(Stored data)

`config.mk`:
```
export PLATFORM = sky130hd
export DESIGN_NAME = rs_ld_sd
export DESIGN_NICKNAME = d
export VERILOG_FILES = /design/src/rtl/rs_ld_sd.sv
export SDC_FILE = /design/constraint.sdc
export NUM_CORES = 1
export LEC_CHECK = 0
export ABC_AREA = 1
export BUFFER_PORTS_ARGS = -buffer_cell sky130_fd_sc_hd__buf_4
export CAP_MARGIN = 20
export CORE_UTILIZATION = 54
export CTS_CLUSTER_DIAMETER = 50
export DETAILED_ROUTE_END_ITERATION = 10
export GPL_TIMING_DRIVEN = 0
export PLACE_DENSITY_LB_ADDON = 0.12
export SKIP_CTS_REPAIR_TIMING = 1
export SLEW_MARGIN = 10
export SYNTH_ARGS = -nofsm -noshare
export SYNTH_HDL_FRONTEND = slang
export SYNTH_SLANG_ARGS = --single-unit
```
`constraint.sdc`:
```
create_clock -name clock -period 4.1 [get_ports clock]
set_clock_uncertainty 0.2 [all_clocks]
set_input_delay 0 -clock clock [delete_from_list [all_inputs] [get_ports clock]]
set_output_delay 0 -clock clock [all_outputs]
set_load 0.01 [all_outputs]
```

==

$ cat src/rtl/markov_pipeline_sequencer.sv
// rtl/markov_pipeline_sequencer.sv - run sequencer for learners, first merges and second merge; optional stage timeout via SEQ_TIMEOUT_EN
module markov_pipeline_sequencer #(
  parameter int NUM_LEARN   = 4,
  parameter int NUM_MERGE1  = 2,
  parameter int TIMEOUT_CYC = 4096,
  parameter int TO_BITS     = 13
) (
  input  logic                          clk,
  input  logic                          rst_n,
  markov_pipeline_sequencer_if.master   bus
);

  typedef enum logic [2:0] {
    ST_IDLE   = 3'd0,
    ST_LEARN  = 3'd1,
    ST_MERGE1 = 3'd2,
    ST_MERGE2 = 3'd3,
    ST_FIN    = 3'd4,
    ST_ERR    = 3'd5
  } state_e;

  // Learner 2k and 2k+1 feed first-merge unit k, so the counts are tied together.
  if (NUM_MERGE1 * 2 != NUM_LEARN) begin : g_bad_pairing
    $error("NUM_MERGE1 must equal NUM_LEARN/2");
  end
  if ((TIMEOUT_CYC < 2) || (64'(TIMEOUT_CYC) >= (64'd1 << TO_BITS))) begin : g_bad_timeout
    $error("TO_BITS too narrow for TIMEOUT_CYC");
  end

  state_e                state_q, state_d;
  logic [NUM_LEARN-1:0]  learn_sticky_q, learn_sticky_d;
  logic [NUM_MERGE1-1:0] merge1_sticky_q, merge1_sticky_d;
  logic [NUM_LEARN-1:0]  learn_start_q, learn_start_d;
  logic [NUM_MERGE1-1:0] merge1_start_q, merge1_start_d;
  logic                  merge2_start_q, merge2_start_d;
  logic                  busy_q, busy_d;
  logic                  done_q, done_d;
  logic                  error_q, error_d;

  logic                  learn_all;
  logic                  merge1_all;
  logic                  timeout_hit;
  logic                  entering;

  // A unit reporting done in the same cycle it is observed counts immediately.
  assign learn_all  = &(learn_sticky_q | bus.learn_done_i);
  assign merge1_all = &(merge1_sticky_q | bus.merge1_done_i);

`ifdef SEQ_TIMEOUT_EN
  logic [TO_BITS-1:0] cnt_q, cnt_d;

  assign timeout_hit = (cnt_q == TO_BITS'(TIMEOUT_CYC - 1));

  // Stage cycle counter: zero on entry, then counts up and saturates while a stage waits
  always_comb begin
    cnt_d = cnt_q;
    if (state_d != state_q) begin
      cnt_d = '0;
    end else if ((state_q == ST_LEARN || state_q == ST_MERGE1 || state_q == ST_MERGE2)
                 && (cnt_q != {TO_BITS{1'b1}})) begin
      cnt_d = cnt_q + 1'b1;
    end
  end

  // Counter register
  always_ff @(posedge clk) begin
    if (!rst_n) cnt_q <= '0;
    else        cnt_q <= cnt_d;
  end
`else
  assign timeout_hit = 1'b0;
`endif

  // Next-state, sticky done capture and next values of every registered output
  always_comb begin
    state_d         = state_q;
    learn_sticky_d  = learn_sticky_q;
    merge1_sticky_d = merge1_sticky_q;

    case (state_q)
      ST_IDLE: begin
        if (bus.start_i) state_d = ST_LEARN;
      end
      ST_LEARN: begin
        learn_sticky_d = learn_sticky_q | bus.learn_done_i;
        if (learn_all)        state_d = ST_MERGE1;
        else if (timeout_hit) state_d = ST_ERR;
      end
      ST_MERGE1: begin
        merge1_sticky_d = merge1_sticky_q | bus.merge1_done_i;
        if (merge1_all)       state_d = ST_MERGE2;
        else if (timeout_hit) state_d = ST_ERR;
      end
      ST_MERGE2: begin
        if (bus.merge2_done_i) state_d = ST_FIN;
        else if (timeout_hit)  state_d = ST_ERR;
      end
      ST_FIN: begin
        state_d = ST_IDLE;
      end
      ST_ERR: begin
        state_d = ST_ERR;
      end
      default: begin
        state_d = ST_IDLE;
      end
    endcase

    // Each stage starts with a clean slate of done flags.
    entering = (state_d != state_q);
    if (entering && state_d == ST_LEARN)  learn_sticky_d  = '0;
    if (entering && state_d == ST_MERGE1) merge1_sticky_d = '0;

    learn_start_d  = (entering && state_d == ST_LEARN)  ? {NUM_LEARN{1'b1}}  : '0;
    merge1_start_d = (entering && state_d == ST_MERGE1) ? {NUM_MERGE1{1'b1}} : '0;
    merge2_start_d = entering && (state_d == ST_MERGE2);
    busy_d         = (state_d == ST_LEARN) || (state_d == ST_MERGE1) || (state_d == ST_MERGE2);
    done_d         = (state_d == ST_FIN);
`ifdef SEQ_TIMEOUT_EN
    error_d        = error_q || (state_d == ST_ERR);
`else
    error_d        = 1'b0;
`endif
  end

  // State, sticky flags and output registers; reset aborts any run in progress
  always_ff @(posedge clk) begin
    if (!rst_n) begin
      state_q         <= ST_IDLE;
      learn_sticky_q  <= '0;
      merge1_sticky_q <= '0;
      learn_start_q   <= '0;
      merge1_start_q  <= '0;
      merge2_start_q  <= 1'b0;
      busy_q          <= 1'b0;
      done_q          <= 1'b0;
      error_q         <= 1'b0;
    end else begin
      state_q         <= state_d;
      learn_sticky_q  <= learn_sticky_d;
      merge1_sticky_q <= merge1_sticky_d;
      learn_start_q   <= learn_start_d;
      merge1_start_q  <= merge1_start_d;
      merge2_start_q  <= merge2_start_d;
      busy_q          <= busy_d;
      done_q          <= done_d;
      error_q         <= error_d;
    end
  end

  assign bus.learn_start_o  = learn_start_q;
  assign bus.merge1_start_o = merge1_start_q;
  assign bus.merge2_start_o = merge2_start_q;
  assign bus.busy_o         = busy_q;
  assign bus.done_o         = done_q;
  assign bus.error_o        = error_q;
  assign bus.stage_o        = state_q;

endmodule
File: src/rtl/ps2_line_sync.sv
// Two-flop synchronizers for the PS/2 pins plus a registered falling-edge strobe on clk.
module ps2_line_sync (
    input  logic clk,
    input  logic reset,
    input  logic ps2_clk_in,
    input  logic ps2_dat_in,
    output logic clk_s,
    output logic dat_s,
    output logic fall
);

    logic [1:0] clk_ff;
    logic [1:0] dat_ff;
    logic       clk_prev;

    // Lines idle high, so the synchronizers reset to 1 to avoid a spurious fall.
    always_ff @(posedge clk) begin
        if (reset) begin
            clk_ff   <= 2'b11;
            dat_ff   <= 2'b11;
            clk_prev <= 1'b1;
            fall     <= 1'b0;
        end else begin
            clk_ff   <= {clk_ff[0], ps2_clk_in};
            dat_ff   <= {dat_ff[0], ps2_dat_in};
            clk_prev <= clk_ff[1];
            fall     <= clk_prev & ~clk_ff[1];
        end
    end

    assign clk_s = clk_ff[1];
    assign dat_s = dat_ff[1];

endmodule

# [PROBLEM TO WORK ON]
Filter the data above down to lines with the word "registered", and copy them.

# [EXERCISE ANSWER]
  // Next-state, sticky done capture and next values of every registered output
// Two-flop synchronizers for the PS/2 pins plus a registered falling-edge strobe on clk.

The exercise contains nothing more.